QualTrace III Options Window
The QualTrace III options allow the default QualTrace III processing options to be adjusted as well as allowing the detail level of the Trace Reports to be set.
QualTrace and Trace Report Optional Parameters
The setting on this menu allow the user to override the default settings for QualTrace. For most of these options it is strongly advised to not change these settings (other than the trace report setting) as the maximum utility is obtained with QualTrace when using consistent values allow historical comparisons to be made. This can enable drift in protocols or regent decay to be detected early. In addition, using inappropriate values may result in invalid analysis results.
delayed first peak
The percentage delay of the actual first peak from the expected for the trace to be classified as Late Peak Start. Default is 133%.
crosstalk threshold
The percentage of spectral crosstalk (bleed of signal from one channel into other channels) due to mis-calibration of DNA sequencing instrument for a trace to be classified as Spectral Calibration. Default is 15%.
signal2noise base
The approximate base from which signal to noise measurements are made to determine if a trace falls into the Excellent, Good, Below average, Poor, or Failed categories. Default is 700.
signal2noise threshold
The signal to noise ratio used to determine if a trace falls into the Excellent, Good, Below average, Poor, or Failed categories. Default is 4.
early signal base
The base (to the mid signal base) from which the early signal to noise ratio (EARLY SIGNAL) is determined. Default is 0.
mid signal base
The base (to the late signal base) from which the mid signal to noise ratio (MID SIGNAL) is determined. Default is 450.
late signal base
The base (to the end of the basecall) from which the late signal to noise ratio (LATE SIGNAL) is determined. Default is 900.
poor resolution
The measured peak width over the expected width at the set poor resolution base to classify a trace as Poor Resolution. Default is 300% and base 700.
quality threshold
The minimum quality score used to calculate GOOD BASE. Default is 20.
contiguous readlength
The minimum quality score threshold and window size used to calculate CRL. Default is 20 and 20.
mixed peak threshold
The percentage height of the second peak beneath the primary peak required to classify a peak as mixed signal. Default is 50%.
mixed trace threshold
The percentage of mix peaks is the mixed base window to classify a trace as Early Mixed or Late Mixed. Default is 40%.
early mixed base start
The start base of the early mixed base region. Default is 50.
early mix base end
The end base of the early mixed base region. Default 250.
late mixed base start
The start base of the late mixed base region. Default is 500.
late mixed base end
The end base of late mixed base region. Default is 700.
bubble spike threshold
The percentage height that a narrow peak with strong signal in all 4 channels must be above the average peak height to detect the presence of air bubbles (BUBBLE). Default is 200%.
void peak threshold
The percentage height that a broad peak with strong signal in all 4 channels must be above the average peak height for the void peak base (VOID PEAK) to be calculated. Default is 300%.
trace report
This option controls the detail of trace report. The four options are no report, brief, standard and full. Default is no report.
output qualtrace log
This option controls if a qualtrace log file is generated. The tab delimited logfile is saved to the output folder with the name “qualtrace.xls”. Default is checked (QualTrace log file output).

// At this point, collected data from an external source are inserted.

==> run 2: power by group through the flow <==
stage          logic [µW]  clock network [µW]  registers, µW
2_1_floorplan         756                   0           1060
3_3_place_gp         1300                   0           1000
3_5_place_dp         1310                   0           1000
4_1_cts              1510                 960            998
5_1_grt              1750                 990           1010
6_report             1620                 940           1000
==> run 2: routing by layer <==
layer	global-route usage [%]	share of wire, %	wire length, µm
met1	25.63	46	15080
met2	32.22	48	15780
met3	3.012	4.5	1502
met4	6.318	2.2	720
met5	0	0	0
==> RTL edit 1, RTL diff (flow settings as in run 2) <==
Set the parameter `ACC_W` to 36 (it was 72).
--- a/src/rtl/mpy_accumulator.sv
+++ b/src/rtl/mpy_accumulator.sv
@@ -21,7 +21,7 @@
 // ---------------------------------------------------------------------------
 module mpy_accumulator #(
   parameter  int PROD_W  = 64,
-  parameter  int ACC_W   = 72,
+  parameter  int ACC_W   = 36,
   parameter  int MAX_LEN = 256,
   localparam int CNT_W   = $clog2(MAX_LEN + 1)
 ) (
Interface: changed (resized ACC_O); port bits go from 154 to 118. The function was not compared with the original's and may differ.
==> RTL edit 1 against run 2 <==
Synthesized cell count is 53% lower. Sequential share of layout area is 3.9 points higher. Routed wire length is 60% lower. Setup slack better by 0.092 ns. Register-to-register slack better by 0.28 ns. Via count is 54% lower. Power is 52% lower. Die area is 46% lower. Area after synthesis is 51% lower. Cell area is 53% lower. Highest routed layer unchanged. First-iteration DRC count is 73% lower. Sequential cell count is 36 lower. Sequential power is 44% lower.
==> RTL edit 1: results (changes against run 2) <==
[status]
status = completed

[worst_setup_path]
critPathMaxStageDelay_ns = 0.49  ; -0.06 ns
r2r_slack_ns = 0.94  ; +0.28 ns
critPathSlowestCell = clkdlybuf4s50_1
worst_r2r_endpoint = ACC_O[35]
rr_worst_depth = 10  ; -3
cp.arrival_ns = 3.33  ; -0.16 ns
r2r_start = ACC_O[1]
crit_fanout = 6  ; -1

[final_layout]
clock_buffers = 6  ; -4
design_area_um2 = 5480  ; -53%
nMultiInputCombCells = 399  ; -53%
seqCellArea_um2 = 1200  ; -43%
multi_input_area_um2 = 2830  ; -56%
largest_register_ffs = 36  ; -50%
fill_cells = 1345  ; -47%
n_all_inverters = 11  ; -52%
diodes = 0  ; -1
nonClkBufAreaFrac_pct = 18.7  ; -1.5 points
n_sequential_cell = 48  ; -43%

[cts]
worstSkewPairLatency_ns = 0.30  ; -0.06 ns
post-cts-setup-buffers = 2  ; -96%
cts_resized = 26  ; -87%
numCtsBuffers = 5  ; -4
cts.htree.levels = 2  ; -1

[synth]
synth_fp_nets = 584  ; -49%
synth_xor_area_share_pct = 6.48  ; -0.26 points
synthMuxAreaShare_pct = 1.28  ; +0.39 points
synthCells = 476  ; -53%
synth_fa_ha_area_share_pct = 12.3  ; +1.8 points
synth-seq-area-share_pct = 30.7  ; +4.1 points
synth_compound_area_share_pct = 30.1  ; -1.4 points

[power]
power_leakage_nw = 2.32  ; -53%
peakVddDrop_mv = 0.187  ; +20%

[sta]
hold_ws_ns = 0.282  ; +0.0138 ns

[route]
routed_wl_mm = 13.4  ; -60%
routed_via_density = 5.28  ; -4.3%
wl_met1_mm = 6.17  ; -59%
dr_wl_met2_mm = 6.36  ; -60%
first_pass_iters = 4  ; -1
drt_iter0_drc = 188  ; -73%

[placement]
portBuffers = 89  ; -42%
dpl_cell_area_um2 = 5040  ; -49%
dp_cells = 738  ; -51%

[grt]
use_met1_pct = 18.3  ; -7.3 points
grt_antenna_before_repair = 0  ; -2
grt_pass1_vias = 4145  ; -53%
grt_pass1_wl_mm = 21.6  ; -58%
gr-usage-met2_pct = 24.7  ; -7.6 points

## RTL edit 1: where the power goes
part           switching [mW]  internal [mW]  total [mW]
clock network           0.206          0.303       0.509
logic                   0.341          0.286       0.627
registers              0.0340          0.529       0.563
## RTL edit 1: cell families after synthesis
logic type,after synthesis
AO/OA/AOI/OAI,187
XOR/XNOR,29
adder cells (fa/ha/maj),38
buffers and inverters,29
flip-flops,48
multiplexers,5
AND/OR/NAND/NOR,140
===== src/rtl/flash_pkg.sv =====
// Shared types and constants for the QSPI flash arbiter and its per-requester contexts.
package flash_pkg;

  localparam int unsigned FLASH_ADDR_W     = 24;
  localparam int unsigned FLASH_WORD_BYTES = 4;

  typedef enum logic [1:0] {
    StIdle,
    StSeek,
    StStream
  } flash_state_e;

endpackage


===== src/rtl/flash_qspi_context.sv =====
// Per-requester stream context: resume address and outstanding seek request.
module flash_qspi_context
  import flash_pkg::*;
(
  input  logic                    clk_i,
  input  logic                    rst_i,
  input  logic                    capture_i,
  input  logic [FLASH_ADDR_W-1:0] addr_i,
  input  logic                    clear_i,
  input  logic                    advance_i,
  output logic [FLASH_ADDR_W-1:0] saved_addr_o,
  output logic                    seek_pending_o
);

  logic [FLASH_ADDR_W-1:0] saved_addr_q, saved_addr_d;
  logic                    seek_pending_q, seek_pending_d;

  // A fresh seek from the requester beats both the delivery advance and the seek completion.
  always_comb begin
    saved_addr_d   = saved_addr_q;
    seek_pending_d = seek_pending_q;
    if (capture_i) begin
      saved_addr_d   = addr_i;
      seek_pending_d = 1'b1;
    end else begin
      if (advance_i) saved_addr_d = saved_addr_q + FLASH_ADDR_W'(FLASH_WORD_BYTES);
      if (clear_i)   seek_pending_d = 1'b0;
    end
  end

  always_ff @(posedge clk_i or posedge rst_i) begin
    if (rst_i) begin
      saved_addr_q   <= '0;
      seek_pending_q <= 1'b0;
    end else begin
      saved_addr_q   <= saved_addr_d;
      seek_pending_q <= seek_pending_d;
    end
  end

  assign saved_addr_o   = saved_addr_q;
  assign seek_pending_o = seek_pending_q;

endmodule
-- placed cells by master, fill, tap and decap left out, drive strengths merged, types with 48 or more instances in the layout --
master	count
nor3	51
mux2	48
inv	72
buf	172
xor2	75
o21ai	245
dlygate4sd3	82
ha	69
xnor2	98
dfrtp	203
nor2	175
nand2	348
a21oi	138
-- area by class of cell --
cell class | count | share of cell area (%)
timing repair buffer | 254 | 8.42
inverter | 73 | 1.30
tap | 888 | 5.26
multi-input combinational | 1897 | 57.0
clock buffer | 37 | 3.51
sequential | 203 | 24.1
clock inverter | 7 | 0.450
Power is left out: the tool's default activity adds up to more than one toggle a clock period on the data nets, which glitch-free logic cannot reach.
==> src/rtl/fft_butterfly_scheduler.sv <==
// Radix-2 DIT FFT butterfly address/twiddle sequencer, one op per cycle.
// Define FFT_SCHED_STAGE_FLUSH_EN to drain BF_LATENCY cycles between stages.
module fft_butterfly_scheduler #(
  parameter int N_LOG2     = 5,
  parameter int BF_LATENCY = 2
) (
  input  logic              clk,
  input  logic              rst,
  input  logic              start,
  output logic              busy,
  output logic              done,
  output logic              op_valid,
  input  logic              op_ready,
  output logic [N_LOG2-1:0] op_addr_a,
  output logic [N_LOG2-1:0] op_addr_b,
  output logic [N_LOG2-2:0] op_tw_addr,
  output logic [3:0]        op_stage,
  output logic              op_last
);

  localparam int KW = N_LOG2 - 1;
  localparam logic [3:0]        SMAX = 4'(N_LOG2 - 1);
  localparam logic [KW-1:0]     KMAX = '1;
  localparam logic [N_LOG2-1:0] ONE  = 1;

  typedef enum logic [1:0] {IDLE, ISSUE, FLUSH, DONE} state_t;

  state_t         st, st_n;
  logic [3:0]     s, s_n;
  logic [KW-1:0]  k, k_n;

`ifdef FFT_SCHED_STAGE_FLUSH_EN
  logic [7:0] fc, fc_n;
  logic       fin, fin_n;
`else
  logic [7:0] unused_bf;
  assign unused_bf = 8'(BF_LATENCY);
`endif

  always_comb begin
    st_n = st;
    s_n  = s;
    k_n  = k;
`ifdef FFT_SCHED_STAGE_FLUSH_EN
    fc_n  = fc;
    fin_n = fin;
`endif
    unique case (st)
      IDLE: begin
        if (start) begin
          st_n = ISSUE;
          s_n  = '0;
          k_n  = '0;
        end
      end
      ISSUE: begin
        if (op_ready) begin
          if (k != KMAX) begin
            k_n = k + KW'(1);
          end else begin
            k_n = '0;
`ifdef FFT_SCHED_STAGE_FLUSH_EN
            st_n  = FLUSH;
            fc_n  = '0;
            fin_n = (s == SMAX);
            s_n   = (s == SMAX) ? 4'd0 : s + 4'd1;
`else
            if (s != SMAX) begin
              s_n = s + 4'd1;
            end else begin
              s_n  = '0;
              st_n = DONE;
            end
`endif
          end
        end
      end
      FLUSH: begin
`ifdef FFT_SCHED_STAGE_FLUSH_EN
        if (fc == 8'(BF_LATENCY - 1))
          st_n = fin ? DONE : ISSUE;
        else
          fc_n = fc + 8'd1;
`else
        st_n = IDLE;
`endif
      end
      DONE:    st_n = IDLE;
      default: st_n = IDLE;
    endcase
  end

  // Payload is precomputed from the next counters so outputs stay registered.
  logic [N_LOG2-1:0] kx, hx, jx, a_n, b_n;
  logic [KW-1:0]     tw_n;

  always_comb begin
    kx   = N_LOG2'(k_n);
    hx   = ONE << s_n;
    jx   = kx & (hx - ONE);
    a_n  = ((kx >> s_n) << (s_n + 4'd1)) | jx;
    b_n  = a_n + hx;
    tw_n = KW'(jx << (SMAX - s_n));
  end

  always_ff @(posedge clk) begin
    if (rst) begin
      st         <= IDLE;
      s          <= '0;
      k          <= '0;
      busy       <= 1'b0;
      done       <= 1'b0;
      op_valid   <= 1'b0;
      op_addr_a  <= '0;
      op_addr_b  <= '0;
      op_tw_addr <= '0;
      op_stage   <= '0;
      op_last    <= 1'b0;
    end else begin
      st         <= st_n;
      s          <= s_n;
      k          <= k_n;
      busy       <= (st_n == ISSUE) || (st_n == FLUSH);
      done       <= (st_n == DONE);
      op_valid   <= (st_n == ISSUE);
      op_addr_a  <= (st_n == ISSUE) ? a_n : '0;
      op_addr_b  <= (st_n == ISSUE) ? b_n : '0;
      op_tw_addr <= (st_n == ISSUE) ? tw_n : '0;
      op_stage   <= (st_n == ISSUE) ? s_n : '0;
      op_last    <= (st_n == ISSUE) && (s_n == SMAX) && (k_n == KMAX);
    end
  end

`ifdef FFT_SCHED_STAGE_FLUSH_EN
  always_ff @(posedge clk) begin
    if (rst) begin
      fc  <= '0;
      fin <= 1'b0;
    end else begin
      fc  <= fc_n;
      fin <= fin_n;
    end
  end
`endif

endmodule
--- config.mk ---
export PLATFORM = sky130hd
export DESIGN_NAME = clock_controller
export DESIGN_NICKNAME = d
export VERILOG_FILES = /design/src/rtl/clock_controller_pkg.sv /design/src/rtl/clock_controller_button_debouncer.sv /design/src/rtl/clock_controller.sv
export SDC_FILE = /design/constraint.sdc
export NUM_CORES = 1
export LEC_CHECK = 0
export CAP_MARGIN = 20
export CORE_MARGIN = 3
export CORE_UTILIZATION = 26
export DETAILED_ROUTE_END_ITERATION = 8
export PLACE_DENSITY = 0.52
export SLEW_MARGIN = 20
export SYNTH_ARGS = -nofsm -noshare
export SYNTH_HDL_FRONTEND = slang
export SYNTH_SLANG_ARGS = --single-unit
export TNS_END_PERCENT = 50
--- constraint.sdc ---
create_clock -name CLOCK -period 13 [get_ports CLOCK]
set_input_delay 3.9 -clock CLOCK [delete_from_list [all_inputs] [get_ports CLOCK]]
set_output_delay 3.9 -clock CLOCK [all_outputs]
set_load 0.05 [all_outputs]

QualTrace III Log and Trace Reports
QualTrace III output information of 55 trace parameters covering a wide range of run conditions and trace quality. The categories reported are.
QT CODE
A numerical classification of the trace by QualTrace III. Most codes are shared with PeakTrace with the following additional codes.
- 40 Excellent trace
- 41 Good trace
- 42 Data collected limited
- 43 Below average trace
- 44 Poor trace
- 45 Late peak start
- 46 Spectral calibration
- 47 PCR product
- 48 Early mixed peaks
- 49 Late mixed peaks
- 50 Poor resolution
QT CLASS
Excellent Trace
The raw channel signal falls after the signal2noise threshold (default 4) after the signal2noise base (default 700) plus 250. Peak signal strength is not the limiting factor for trace read length. Production protocols should be optimized to achieve this results.
Alignable Q20+ bases are typically high to very high.
Good Trace
The raw channel signal falls after the signal2noise threshold (default 4) after the signal2noise base (default 700), but before signal2noise base plus 250. Peak signal strength is the limiting factor for trace read length.
Alignable Q20+ bases are typically high.
Data collected limited
The data collection stops before the raw channel signal falls below the signal2noise threshold (default 4). The read length is limited because the run was stopped too soon. This problem can be solved by increasing the run time.
Below Average Trace
The raw channel signal falls below the signal2noise threshold (default 4) before the signal2noise base (default 700), but after signal2noise base minus 400. Peak signal strength is a major limiting factor for trace read length.
- Incorrect template concentration.
- Excessive sequencing chemistry dilution.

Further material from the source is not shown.